* **Task inputs**:
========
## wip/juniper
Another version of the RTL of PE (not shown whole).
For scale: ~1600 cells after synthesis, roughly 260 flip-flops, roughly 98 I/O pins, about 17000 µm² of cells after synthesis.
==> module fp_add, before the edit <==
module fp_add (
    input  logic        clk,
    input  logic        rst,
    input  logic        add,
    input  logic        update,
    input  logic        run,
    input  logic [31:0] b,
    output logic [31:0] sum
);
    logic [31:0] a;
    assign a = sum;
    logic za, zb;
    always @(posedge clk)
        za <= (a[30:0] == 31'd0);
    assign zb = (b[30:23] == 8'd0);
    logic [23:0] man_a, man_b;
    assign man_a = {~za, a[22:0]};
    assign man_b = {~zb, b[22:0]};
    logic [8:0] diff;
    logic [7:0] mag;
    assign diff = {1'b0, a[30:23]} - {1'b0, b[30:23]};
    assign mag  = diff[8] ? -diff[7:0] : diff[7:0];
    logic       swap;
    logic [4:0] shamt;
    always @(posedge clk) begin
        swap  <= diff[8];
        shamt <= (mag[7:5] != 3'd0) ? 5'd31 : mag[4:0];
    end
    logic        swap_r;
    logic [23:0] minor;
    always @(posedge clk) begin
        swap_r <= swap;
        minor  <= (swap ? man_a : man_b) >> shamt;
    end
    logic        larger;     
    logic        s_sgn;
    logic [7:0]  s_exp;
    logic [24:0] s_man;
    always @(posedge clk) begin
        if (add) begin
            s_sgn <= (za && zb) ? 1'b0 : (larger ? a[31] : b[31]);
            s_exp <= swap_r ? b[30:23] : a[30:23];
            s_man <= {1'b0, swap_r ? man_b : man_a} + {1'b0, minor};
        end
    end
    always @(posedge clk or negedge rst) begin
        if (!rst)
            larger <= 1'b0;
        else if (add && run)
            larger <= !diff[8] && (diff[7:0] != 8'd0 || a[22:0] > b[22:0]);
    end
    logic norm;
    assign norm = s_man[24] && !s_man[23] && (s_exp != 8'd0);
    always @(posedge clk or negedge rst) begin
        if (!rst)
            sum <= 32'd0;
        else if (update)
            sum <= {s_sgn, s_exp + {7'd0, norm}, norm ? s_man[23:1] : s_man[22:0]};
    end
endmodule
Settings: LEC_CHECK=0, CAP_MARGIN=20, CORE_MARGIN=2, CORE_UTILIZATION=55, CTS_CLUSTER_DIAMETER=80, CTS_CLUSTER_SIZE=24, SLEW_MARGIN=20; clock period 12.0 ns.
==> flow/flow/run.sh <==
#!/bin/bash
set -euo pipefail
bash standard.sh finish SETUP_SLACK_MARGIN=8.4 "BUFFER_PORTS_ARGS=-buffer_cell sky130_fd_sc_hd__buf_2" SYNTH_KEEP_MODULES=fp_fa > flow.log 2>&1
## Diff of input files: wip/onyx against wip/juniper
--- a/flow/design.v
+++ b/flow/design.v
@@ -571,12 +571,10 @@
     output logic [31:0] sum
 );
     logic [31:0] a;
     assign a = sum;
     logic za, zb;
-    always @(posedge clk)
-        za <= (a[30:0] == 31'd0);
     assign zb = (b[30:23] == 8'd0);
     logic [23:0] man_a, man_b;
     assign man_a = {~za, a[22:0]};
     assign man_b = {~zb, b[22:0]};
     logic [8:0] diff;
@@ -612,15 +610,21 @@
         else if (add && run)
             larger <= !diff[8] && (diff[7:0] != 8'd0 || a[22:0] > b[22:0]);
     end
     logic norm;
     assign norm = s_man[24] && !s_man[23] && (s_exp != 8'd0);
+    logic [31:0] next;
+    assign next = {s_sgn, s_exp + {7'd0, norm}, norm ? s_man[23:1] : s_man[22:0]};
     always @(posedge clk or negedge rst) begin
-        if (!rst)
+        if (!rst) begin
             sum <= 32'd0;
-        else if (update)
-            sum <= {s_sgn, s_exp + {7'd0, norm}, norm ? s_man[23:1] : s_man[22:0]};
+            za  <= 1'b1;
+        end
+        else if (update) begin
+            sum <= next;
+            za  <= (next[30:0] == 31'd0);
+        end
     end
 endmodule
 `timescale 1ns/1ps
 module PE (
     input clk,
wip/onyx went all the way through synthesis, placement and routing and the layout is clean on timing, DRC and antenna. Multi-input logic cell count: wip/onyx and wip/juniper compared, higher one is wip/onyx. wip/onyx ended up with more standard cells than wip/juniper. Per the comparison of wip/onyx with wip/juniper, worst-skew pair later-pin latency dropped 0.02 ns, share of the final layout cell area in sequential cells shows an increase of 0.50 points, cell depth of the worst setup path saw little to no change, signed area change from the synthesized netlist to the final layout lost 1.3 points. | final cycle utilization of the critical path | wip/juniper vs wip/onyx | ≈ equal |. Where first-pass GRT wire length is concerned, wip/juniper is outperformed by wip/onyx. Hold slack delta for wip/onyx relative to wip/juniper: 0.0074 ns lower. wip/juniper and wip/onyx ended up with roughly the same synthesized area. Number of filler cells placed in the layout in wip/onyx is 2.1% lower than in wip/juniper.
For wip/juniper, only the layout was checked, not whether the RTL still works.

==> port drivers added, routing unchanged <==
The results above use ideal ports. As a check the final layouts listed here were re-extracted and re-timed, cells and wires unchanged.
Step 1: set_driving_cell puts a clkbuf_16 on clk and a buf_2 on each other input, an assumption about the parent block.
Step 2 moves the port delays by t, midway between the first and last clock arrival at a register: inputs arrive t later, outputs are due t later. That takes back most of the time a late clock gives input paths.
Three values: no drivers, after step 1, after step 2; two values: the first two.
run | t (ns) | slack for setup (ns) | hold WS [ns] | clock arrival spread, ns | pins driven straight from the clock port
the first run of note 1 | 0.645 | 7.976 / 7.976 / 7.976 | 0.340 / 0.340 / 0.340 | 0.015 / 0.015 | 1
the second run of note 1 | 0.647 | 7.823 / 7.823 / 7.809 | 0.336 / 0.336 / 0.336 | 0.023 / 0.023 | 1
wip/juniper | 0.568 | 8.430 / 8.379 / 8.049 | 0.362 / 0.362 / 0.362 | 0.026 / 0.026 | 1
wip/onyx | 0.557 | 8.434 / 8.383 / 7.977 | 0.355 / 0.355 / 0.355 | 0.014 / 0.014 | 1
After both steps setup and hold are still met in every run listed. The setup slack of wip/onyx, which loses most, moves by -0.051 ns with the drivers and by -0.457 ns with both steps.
This is an optimization exercise on Yosys and OpenROAD, whose aim is small area and a short achievable clock period, not a production implementation.
At most, simulation tests tie the RTL to the original design; equivalence was not proved.
Power figures rest on the tool's default switching activity, not on a simulated workload.

## oak
// design_1
module design_1
   (bias, bias_1, bias_2, bias_3, clk,
    in1, in1_1, in1_2, in1_3, in2, in2_1, in2_2, in2_3,
    in3, in3_1, in3_2, in3_3, in4, in4_1, in4_2, in4_3,
    mac, n_en, n_in, n_in_1, n_in_2, n_in_3,
    n_out, n_out_1, n_out_2, n_out_3,
    outen, outen_1, outen_2, outen_3, p_en,
    p_out, p_out_1, p_out_2, p_out_3, rst,
    wgh, wgh_1, wgh_2, wgh_3);
Size in the first run: about 6300 cells after synthesis, about 510 flip-flops, about 590 I/O pins, ~0.051 mm^2 of cells after synthesis.
==> module pooling, before the edit <==
module pooling(
  input clk,
  input [15:0] in1,
  input [15:0] in2,
  input [15:0] in3,
  input [15:0] in4,
  input en,
  output [15:0] p_out,
  output reg outen
);
  function lt16(input [15:0] a, input [15:0] b);
    reg [15:0] l, e;
    reg [15:0] ln, en;
    integer i, k;
    begin
      l = ~a & b; e = ~(a ^ b);
      for (k = 1; k < 16; k = k * 2) begin
        ln = l; en = e;
        for (i = 0; i + k < 16; i = i + 2 * k) begin
          ln[i] = l[i + k] | (e[i + k] & l[i]);
          en[i] = e[i + k] & e[i];
        end
        l = ln; e = en;
      end
      lt16 = l[0];
    end
  endfunction
  reg  [15:0] m12, m34;    
  wire        v = en && in1 != 0;
  always @(posedge clk) begin
    outen <= en;
    m12 <= v ? (lt16(in1, in2) ? in2 : in1) : 16'd0;
    m34 <= v ? (lt16(in3, in4) ? in4 : in3) : 16'd0;
  end
  assign p_out = lt16(m12, m34) ? m34 : m12;
endmodule
From an optimization exercise on the open Yosys and OpenROAD flow, aimed at small area and a short achievable clock period; shortcuts taken in it are not production practice.
The RTL was checked by simulation tests, not by an equivalence proof against the original design.
Power and IR drop assume default switching activity.

==> flow/design.v (excerpt) <==
module alu16_top(clk, valA, valB, aluop, sub, lr, cc, result);
export LEC_CHECK = 0
export ABC_AREA = 1
export CAP_MARGIN = 20
export CORE_MARGIN = 2
export CORE_UTILIZATION = 40
export CTS_BUF_LIST = sky130_fd_sc_hd__clkbuf_8
export SETUP_SLACK_MARGIN = 2.7
export SLEW_MARGIN = 20
create_clock -name core_clock -period 4.7 [get_ports {clk}]
standard.sh (not shown) runs the stock make flow with config.mk's settings and CLKGATE_MAP_FILE= SYNTH_SCRIPT=/design/flow/synth_recipe.tcl, a recipe that flattens the netlist after the stock synthesis.
==> flow/flow/run.sh <==
#!/bin/bash
# The standard layout, with the port buffers made from the small
# sky130_fd_sc_hd__buf_1 instead of the cell buffer_ports picks by default.
set -euo pipefail
bash standard.sh BUFFER_PORTS_ARGS="-buffer_cell sky130_fd_sc_hd__buf_1" finish > standard.log 2>&1
Change:
- CAP_MARGIN: 20 -> 0
- SETUP_SLACK_MARGIN: 2.7 -> 2.4
- SLEW_MARGIN: 20 -> 0
What happened: The new run ran to the end with no violations. Via count went down by 7.2%. Wire length drops by 11%. Setup slack is worse by 0.067 ns. Worst hold slack loses 0.0050 ns. Sequential power went down by about 0.7%. Core utilization falls by 8.0 points. Total power decreases by about 9%. First-iteration DRC count came out lower by 13%. Cell count went down by 3.5%. Critical path depth stays the same.
Background: an optimization exercise with open tools, aiming at small area. Do not read the settings as production practice.
The RTL was checked by simulation tests, not by an equivalence proof against the original design.
Power figures rest on the tool's default switching activity, not on a simulated workload.

File: flow/config.mk
export PLATFORM = sky130hd
export DESIGN_NAME = i2c_top
export DESIGN_NICKNAME = i2c_top
export VERILOG_FILES = /design/flow/design.v
export SDC_FILE = /design/flow/constraint.sdc
export NUM_CORES = 4
export LEC_CHECK = 0
export CAP_MARGIN = 20
export CORE_MARGIN = 2
export CORE_UTILIZATION = 60
export SLEW_MARGIN = 20
File: flow/constraint.sdc
create_clock -name core_clock -period 12.0 [get_ports {clk}]
set_input_delay 2.4000 -clock core_clock [delete_from_list [all_inputs] [get_ports {clk}]]
set_output_delay 2.4000 -clock core_clock [all_outputs]
set_load 0.01 [all_outputs]
File: flow/design.v
module i2c_top(
    input           clk,
    input           rstn,
    input           apb_sel,
    input           apb_en,
    input           apb_write,
    output          apb_ready,
    input  [31:0]   apb_addr,
    input  [31:0]   apb_wdata,
    output [31:0]   apb_rdata,
    output          i2c_irq,
    input           i2c_scl_i,
    output          i2c_scl_o,
    input           i2c_sda_i,
    output          i2c_sda_o
);
    wire [4:0]                  tx_fifo_ocy                     ;
    wire                        tx_fifo_wr                      ;
    wire [9:0]                  tx_fifo_din                     ;
    wire [4:0]                  rx_fifo_ocy                     ;
    wire                        rx_fifo_rd                      ;
    wire [7:0]                  rx_fifo_dout                    ;
    wire [4:0]                  rx_fifo_pirq                    ;
    wire [9:0]                  slv_adr                         ;
    wire [6:0]                  cr                              ;
    wire [7:0]                  cr_clr                          ;
    wire [6:0]                  cr_set                          ;  
    wire [7:0]                  sr                              ;
    wire [7:0]                  irq_req                         ;
    wire [31:0]                 tsusta                          ;
    wire [31:0]                 tsusto                          ;
    wire [31:0]                 thdsta                          ;
    wire [31:0]                 tsudat                          ;
    wire [31:0]                 tbuf                            ;
    wire [31:0]                 thigh                           ;
    wire [31:0]                 tlow                            ;
    wire [31:0]                 thddat                          ;
    wire [7:0]                  tim_dflt                        ;
    wire                        cr_msms                         ;
i2c_reg u_i2c_reg ( 
        .clk                    (clk                            ),  
        .rstn                   (rstn                           ),  
        .apb_sel                (apb_sel                        ),  
        .apb_en                 (apb_en                         ),  
        .apb_write              (apb_write                      ),  
        .apb_ready              (apb_ready                      ),  
        .apb_addr               (apb_addr[31:0]                 ),  
        .apb_wdata              (apb_wdata[31:0]                ),  
        .apb_rdata              (apb_rdata[31:0]                ),  
        .irq                    (i2c_irq                        ),  
        .tx_fifo_ocy            (tx_fifo_ocy[4:0]               ),  
        .tx_fifo_wr             (tx_fifo_wr                     ),  
        .tx_fifo_wdat           (tx_fifo_din[9:0]               ),  
        .rx_fifo_ocy            (rx_fifo_ocy[4:0]               ),  
        .rx_fifo_rd             (rx_fifo_rd                     ),  
        .rx_fifo_rdat           (rx_fifo_dout[7:0]              ),  
        .rx_fifo_pirq           (rx_fifo_pirq[4:0]              ),  
        .slv_adr                (slv_adr[9:0]                   ),  
        .cr                     (cr[6:0]                        ),  
        .cr_clr                 (cr_clr[6:0]                    ),  
        .cr_set                 (cr_set[6:0]                    ),  
        .sr                     (sr[7:0]                        ),  
        .irq_req                (irq_req[7:0]                   ),  
        .tsusta                 (tsusta[31:0]                   ),  
        .tsusto                 (tsusto[31:0]                   ),  
        .thdsta                 (thdsta[31:0]                   ),  
        .tsudat                 (tsudat[31:0]                   ),  
        .tbuf                   (tbuf[31:0]                     ),  
        .thigh                  (thigh[31:0]                    ),  
        .tlow                   (tlow[31:0]                     ),  
        .thddat                 (thddat[31:0]                   ),  
        .tim_dflt               (tim_dflt[7:0]                  )   
    );
i2c_core u_i2c_core( 
        .clk                    (clk                            ),  
        .rstn                   (rstn                           ),  
        .slv_adr                (slv_adr[6:0]                   ),  
        .cr                     ({1'b0, cr[6:0]}                ),  
        .cr_clr                 (cr_clr[7:0]                    ),  
        .cr_set                 (cr_set[6:0]                    ),  
        .sr                     (sr[7:0]                        ),  
        .irq_req                (irq_req[7:0]                   ),  
        .tx_fifo_ocy            (tx_fifo_ocy[4:0]               ),  
        .tx_fifo_wr             (tx_fifo_wr                     ),  
        .tx_fifo_din            (tx_fifo_din[9:0]               ),  
        .rx_fifo_pirq           (rx_fifo_pirq[4:0]              ),  
        .rx_fifo_ocy            (rx_fifo_ocy[4:0]               ),  
        .rx_fifo_rd             (rx_fifo_rd                     ),  
        .rx_fifo_dout           (rx_fifo_dout[7:0]              ),  
        .debounce_cnt           (14'd10                         ),  
        .tsusta                 (tsusta[31:0]                   ),  
        .thdsta                 (thdsta[31:0]                   ),  
        .tsusto                 (tsusto[31:0]                   ),  
        .tsudat                 (tsudat[31:0]                   ),  
        .thddat                 (thddat[31:0]                   ),  
        .tim_dflt               (tim_dflt[7:0]                  ),  
        .tlow                   (tlow[31:0]                     ),  
        .thigh                  (thigh[31:0]                    ),  
        .tbuf                   (tbuf[31:0]                     ),  
        .sda_in                 (i2c_sda_i                      ),  
        .sda_out                (i2c_sda_o                      ),  
        .scl_in                 (i2c_scl_i                      ),  
        .scl_out                (i2c_scl_o                      )   
    );
endmodule
Context: an optimization exercise on an open-source flow, tuned for small area, a short achievable clock period and few clock cycles per item. The choices shown serve that exercise and are no tape-out recipe.
Function was checked by simulation only, so behaviour that the tests miss may differ from the original.

==> flow/design.v (outline; a module is shown in full before it is edited, if it fits) <==
// module rs_decoder_90_64: 464 lines
module rs_decoder_90_64 (
    input  clk,
    input  rst_n,
    input  start,
    input  [719:0] received_code,
    output [511:0] decoded_data,
    output [4:0] errors_detected,
    output error_corrected,
    output [6:0] error_position,
    output reg valid_out,
    output decode_success
);
  // ...
==> flow/run.sh <==
#!/bin/bash
# synth_recipe.tcl (not shown) runs the flow's synth.tcl, then flattens the netlist and writes it again
# the make line also repeats each setting of config.mk as NAME=value (left out here)
make -C /OpenROAD-flow-scripts/flow DESIGN_CONFIG=/design/flow/config.mk WORK_HOME=/design/flow/orfs CLKGATE_MAP_FILE= SYNTH_SCRIPT=/design/flow/synth_recipe.tcl finish
==> flow/config.mk <==
export PLATFORM = sky130hd
export DESIGN_NAME = rs_decoder_90_64
export DESIGN_NICKNAME = rs_decoder_90_64
export VERILOG_FILES = /design/flow/design.v
export SDC_FILE = /design/flow/constraint.sdc
export NUM_CORES = 4
export LEC_CHECK = 0
export CAP_MARGIN = 40
export CORE_AREA = 10 10 690 690
export DIE_AREA = 0 0 700 700
export SETUP_SLACK_MARGIN = 5
export SLEW_MARGIN = 40
==> flow/constraint.sdc <==
create_clock -name core_clock -period 12.0 [get_ports {clk}]
set_input_delay 2.4000 -clock core_clock [delete_from_list [all_inputs] [get_ports {clk}]]
set_output_delay 2.4000 -clock core_clock [all_outputs]
set_load 0.01 [all_outputs]
This design comes from an exercise in tuning for small area on the open sky130 flow, not from production work.
Only simulation tests tie the RTL to the original design; equivalence was not proved.

Setup of run M:
// dualcore
module dualcore(
    input clk,
    input reset,
    input  [24-1:0]  ins_code1_proc1,
    input  [24-1:0]  ins_code2_proc2,
    output [8-1:0]   pc_proc1_code1,
    output [8-1:0]   pc_proc2_code2,
    output [16-1:0] dataOut1,
    output [16-1:0] dataOut2
);
==> flow/config.mk <==
export PLATFORM = sky130hd
export DESIGN_NAME = dualcore
export DESIGN_NICKNAME = dualcore
export VERILOG_FILES = /design/flow/design.v
export SDC_FILE = /design/flow/constraint.sdc
export NUM_CORES = 8
export LEC_CHECK = 0
export CAP_MARGIN = 0
export CORE_MARGIN = 2
export CORE_UTILIZATION = 65
export SLEW_MARGIN = 0
==> flow/constraint.sdc <==
create_clock -name core_clock -period 10.0 [get_ports {clk}]
set_input_delay 2.0000 -clock core_clock [delete_from_list [all_inputs] [get_ports {clk}]]
set_output_delay 2.0000 -clock core_clock [all_outputs]
set_load 0.01 [all_outputs]
standard.sh (not shown) runs the stock make flow with config.mk's settings and CLKGATE_MAP_FILE= SYNTH_SCRIPT=/design/flow/synth_recipe.tcl, a recipe that flattens the netlist after the stock synthesis.
==> flow/flow/run.sh <==
#!/bin/bash
# Own layout flow: the standard ORFS flow (standard.sh), with these
# changes:
#  - synthesis maps logic with an area-oriented ABC script (abc_area.script
#    here, which runs ABC's &deepsyn for five minutes) instead of ORFS's
#    delay-driven one; everything else in synthesis, including flip-flop
#    mapping, is the standard synthesis script (synth_recipe.tcl), which
#    synth.tcl here sources, except that adders are left to ABC instead of
#    being mapped to the platform's adder cells (ADDER_MAP_FILE empty);
#  - the input and output port buffers are the smallest buffer cell;
#  - clock tree synthesis uses clkbuf_8 sink buffers (clkbuf_16 at the root),
#    clusters of up to 18 sinks within 45 um, and no dummy loads.
# Each tool's output is in the ORFS logs under orfs/logs; make's own output
# goes to make.log in this folder.
set -euo pipefail
WORK=$(pwd)
export OWN_ABC_SCRIPT="$WORK/flow/abc_area.script"
export FLOW_SYNTH_TCL="$WORK/synth_recipe.tcl"
sed -e "s#SYNTH_SCRIPT=[^ ]*#SYNTH_SCRIPT=$WORK/flow/synth.tcl#" standard.sh > standard_own.sh
bash standard_own.sh "BUFFER_PORTS_ARGS=-buffer_cell sky130_fd_sc_hd__buf_1" \
  "ADDER_MAP_FILE=" \
  "CTS_ARGS=-sink_clustering_enable -repair_clock_nets -buf_list sky130_fd_sc_hd__clkbuf_8 -root_buf sky130_fd_sc_hd__clkbuf_16 -sink_clustering_size 18 -sink_clustering_max_diameter 45 -dont_use_dummy_load" \
  finish > make.log 2>&1
==> flow/flow/abc_area.script <==
strash
ifraig
scorr
dc2
strash
&get -n
&deepsyn -T 300
&dch -f
&nf -R 1000
&put
topo
==> flow/flow/synth.tcl <==
# The standard synthesis (synth_recipe.tcl), with ABC run on our own
# script: the -script argument that ORFS passes to abc is replaced.
proc abc {args} {
  set i [lsearch -exact $args -script]
  if { $i >= 0 } {
    lset args [expr { $i + 1 }] $::env(OWN_ABC_SCRIPT)
  }
  yosys abc {*}$args
}
source $::env(FLOW_SYNTH_TCL)
Run M reached the final stage; the timing, DRC and antenna checks on its layout passed.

* **What you will do**:
Scan the records for the string "minor" and report each line where it occurs.

* **Reply to the task**:
    logic [23:0] minor;
        minor  <= (swap ? man_a : man_b) >> shamt;
            s_man <= {1'b0, swap_r ? man_b : man_a} + {1'b0, minor};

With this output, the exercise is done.